THE INPUT:
- - - - -

### src/rtl/pgwr_page_buf.sv
module pgwr_page_buf #(
  parameter int LANES  = 4,
  parameter int DATA_W = 8,
  localparam int OFF_W = $clog2(LANES)
) (
  input  logic                    clk_i,
  input  logic                    rst_ni,
  input  logic                    clr_i,
  input  logic                    wr_i,
  input  logic [OFF_W-1:0]        off_i,
  input  logic [DATA_W-1:0]       data_i,
  output logic [LANES-1:0]        mask_o,
  output logic [LANES*DATA_W-1:0] data_o
);
  logic [LANES-1:0] mask_q;

  for (genvar g = 0; g < LANES; g++) begin : g_lane
    logic [DATA_W-1:0] lane_q;
    logic              hit;
    assign hit = wr_i && (off_i == OFF_W'(g));

    always_ff @(posedge clk_i or negedge rst_ni) begin
      if (!rst_ni) begin
        lane_q    <= '0;
        mask_q[g] <= 1'b0;
      end else begin
        if (hit) lane_q <= data_i;
        if (clr_i)    mask_q[g] <= 1'b0;
        else if (hit) mask_q[g] <= 1'b1;
      end
    end

    assign data_o[g*DATA_W +: DATA_W] = mask_q[g] ? lane_q : '0;
  end

  assign mask_o = mask_q;

  a_r9_clear: assert property (@(posedge clk_i) disable iff (!rst_ni)
    clr_i |=> mask_o == '0);
  a_r4_lane_set: assert property (@(posedge clk_i) disable iff (!rst_ni)
    wr_i && !clr_i |=> mask_o[$past(off_i)]);
endmodule
## src/rtl/shreg_pkg.sv

```systemverilog
package shreg_pkg;

    localparam int unsigned DEFAULT_DEPTH = 64;

    typedef enum logic {
        SRC_A = 1'b0,
        SRC_B = 1'b1
    } src_e;

endpackage

```

## src/rtl/shreg_src_mux.sv

```systemverilog
module shreg_src_mux
    import shreg_pkg::*;
(
    input  src_e sel_i,
    input  logic a_i,
    input  logic b_i,
    output logic bit_o
);

    always_comb begin
        unique case (sel_i)
            SRC_A:   bit_o = a_i;
            SRC_B:   bit_o = b_i;
            default: bit_o = a_i;
        endcase
    end

endmodule

```

## src/rtl/shreg_chain.sv

```systemverilog
module shreg_chain #(
    parameter int unsigned DEPTH = shreg_pkg::DEFAULT_DEPTH
) (
    input  logic             clk_i,
    input  logic             bit_i,
    output logic [DEPTH-1:0] stages_o
);

    typedef struct packed {
        logic [DEPTH-1:0] stages;
    } chain_t;

    chain_t chain_d;
    chain_t chain_q = '0;   // simulation start state: all stages cleared

    generate
        if (DEPTH == 1) begin : g_single
            always_comb begin
                chain_d        = chain_q;
                chain_d.stages = bit_i;
            end
        end else begin : g_multi
            always_comb begin
                chain_d        = chain_q;
                chain_d.stages = {chain_q.stages[DEPTH-2:0], bit_i};
            end
        end
    endgenerate

    always_ff @(posedge clk_i) begin
        chain_q <= chain_d;
    end

    assign stages_o = chain_q.stages;

endmodule

```

## src/rtl/shreg_tail.sv

```systemverilog
module shreg_tail (
    input  logic clk_i,
    input  logic tail_i,
    output logic q_true_o,
    output logic q_inv_o,
    output logic q_late_o
);

    typedef struct packed {
        logic late;
    } tail_t;

    tail_t tail_d;
    tail_t tail_q = '0;

    always_comb begin
        tail_d      = tail_q;
        tail_d.late = tail_i;
    end

    // re-time on the falling edge: half a period behind the chain
    always_ff @(negedge clk_i) begin
        tail_q <= tail_d;
    end

    assign q_true_o = tail_i;
    assign q_inv_o  = ~tail_i;
    assign q_late_o = tail_q.late;

endmodule

```

## src/rtl/dual_src_shreg.sv

```systemverilog
module dual_src_shreg
    import shreg_pkg::*;
#(
    parameter int unsigned DEPTH = DEFAULT_DEPTH
) (
    input  logic clk_in,
    input  logic sel_src,
    input  logic din_a,
    input  logic din_b,
    output logic q_true,
    output logic q_inv,
    output logic q_late,
    output logic clk_buf
);

    localparam int unsigned LAST = DEPTH - 1;

    src_e             sel_e;
    logic             head_bit;
    logic [DEPTH-1:0] stages;

    assign sel_e = src_e'(sel_src);

    shreg_src_mux i_mux (
        .sel_i (sel_e),
        .a_i   (din_a),
        .b_i   (din_b),
        .bit_o (head_bit)
    );

    shreg_chain #(.DEPTH(DEPTH)) i_chain (
        .clk_i    (clk_in),
        .bit_i    (head_bit),
        .stages_o (stages)
    );

    shreg_tail i_tail (
        .clk_i    (clk_in),
        .tail_i   (stages[LAST]),
        .q_true_o (q_true),
        .q_inv_o  (q_inv),
        .q_late_o (q_late)
    );

    assign clk_buf = clk_in;

endmodule

```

- - - - -

TRY IT: Give every line of the material again, exactly as it reads.

COMPLETED EXERCISE:
### src/rtl/pgwr_page_buf.sv
module pgwr_page_buf #(
  parameter int LANES  = 4,
  parameter int DATA_W = 8,
  localparam int OFF_W = $clog2(LANES)
) (
  input  logic                    clk_i,
  input  logic                    rst_ni,
  input  logic                    clr_i,
  input  logic                    wr_i,
  input  logic [OFF_W-1:0]        off_i,
  input  logic [DATA_W-1:0]       data_i,
  output logic [LANES-1:0]        mask_o,
  output logic [LANES*DATA_W-1:0] data_o
);
  logic [LANES-1:0] mask_q;

  for (genvar g = 0; g < LANES; g++) begin : g_lane
    logic [DATA_W-1:0] lane_q;
    logic              hit;
    assign hit = wr_i && (off_i == OFF_W'(g));

    always_ff @(posedge clk_i or negedge rst_ni) begin
      if (!rst_ni) begin
        lane_q    <= '0;
        mask_q[g] <= 1'b0;
      end else begin
        if (hit) lane_q <= data_i;
        if (clr_i)    mask_q[g] <= 1'b0;
        else if (hit) mask_q[g] <= 1'b1;
      end
    end

    assign data_o[g*DATA_W +: DATA_W] = mask_q[g] ? lane_q : '0;
  end

  assign mask_o = mask_q;

  a_r9_clear: assert property (@(posedge clk_i) disable iff (!rst_ni)
    clr_i |=> mask_o == '0);
  a_r4_lane_set: assert property (@(posedge clk_i) disable iff (!rst_ni)
    wr_i && !clr_i |=> mask_o[$past(off_i)]);
endmodule
## src/rtl/shreg_pkg.sv

```systemverilog
package shreg_pkg;

    localparam int unsigned DEFAULT_DEPTH = 64;

    typedef enum logic {
        SRC_A = 1'b0,
        SRC_B = 1'b1
    } src_e;

endpackage

```

## src/rtl/shreg_src_mux.sv

```systemverilog
module shreg_src_mux
    import shreg_pkg::*;
(
    input  src_e sel_i,
    input  logic a_i,
    input  logic b_i,
    output logic bit_o
);

    always_comb begin
        unique case (sel_i)
            SRC_A:   bit_o = a_i;
            SRC_B:   bit_o = b_i;
            default: bit_o = a_i;
        endcase
    end

endmodule

```

## src/rtl/shreg_chain.sv

```systemverilog
module shreg_chain #(
    parameter int unsigned DEPTH = shreg_pkg::DEFAULT_DEPTH
) (
    input  logic             clk_i,
    input  logic             bit_i,
    output logic [DEPTH-1:0] stages_o
);

    typedef struct packed {
        logic [DEPTH-1:0] stages;
    } chain_t;

    chain_t chain_d;
    chain_t chain_q = '0;   // simulation start state: all stages cleared

    generate
        if (DEPTH == 1) begin : g_single
            always_comb begin
                chain_d        = chain_q;
                chain_d.stages = bit_i;
            end
        end else begin : g_multi
            always_comb begin
                chain_d        = chain_q;
                chain_d.stages = {chain_q.stages[DEPTH-2:0], bit_i};
            end
        end
    endgenerate

    always_ff @(posedge clk_i) begin
        chain_q <= chain_d;
    end

    assign stages_o = chain_q.stages;

endmodule

```

## src/rtl/shreg_tail.sv

```systemverilog
module shreg_tail (
    input  logic clk_i,
    input  logic tail_i,
    output logic q_true_o,
    output logic q_inv_o,
    output logic q_late_o
);

    typedef struct packed {
        logic late;
    } tail_t;

    tail_t tail_d;
    tail_t tail_q = '0;

    always_comb begin
        tail_d      = tail_q;
        tail_d.late = tail_i;
    end

    // re-time on the falling edge: half a period behind the chain
    always_ff @(negedge clk_i) begin
        tail_q <= tail_d;
    end

    assign q_true_o = tail_i;
    assign q_inv_o  = ~tail_i;
    assign q_late_o = tail_q.late;

endmodule

```

## src/rtl/dual_src_shreg.sv

```systemverilog
module dual_src_shreg
    import shreg_pkg::*;
#(
    parameter int unsigned DEPTH = DEFAULT_DEPTH
) (
    input  logic clk_in,
    input  logic sel_src,
    input  logic din_a,
    input  logic din_b,
    output logic q_true,
    output logic q_inv,
    output logic q_late,
    output logic clk_buf
);

    localparam int unsigned LAST = DEPTH - 1;

    src_e             sel_e;
    logic             head_bit;
    logic [DEPTH-1:0] stages;

    assign sel_e = src_e'(sel_src);

    shreg_src_mux i_mux (
        .sel_i (sel_e),
        .a_i   (din_a),
        .b_i   (din_b),
        .bit_o (head_bit)
    );

    shreg_chain #(.DEPTH(DEPTH)) i_chain (
        .clk_i    (clk_in),
        .bit_i    (head_bit),
        .stages_o (stages)
    );

    shreg_tail i_tail (
        .clk_i    (clk_in),
        .tail_i   (stages[LAST]),
        .q_true_o (q_true),
        .q_inv_o  (q_inv),
        .q_late_o (q_late)
    );

    assign clk_buf = clk_in;

endmodule

```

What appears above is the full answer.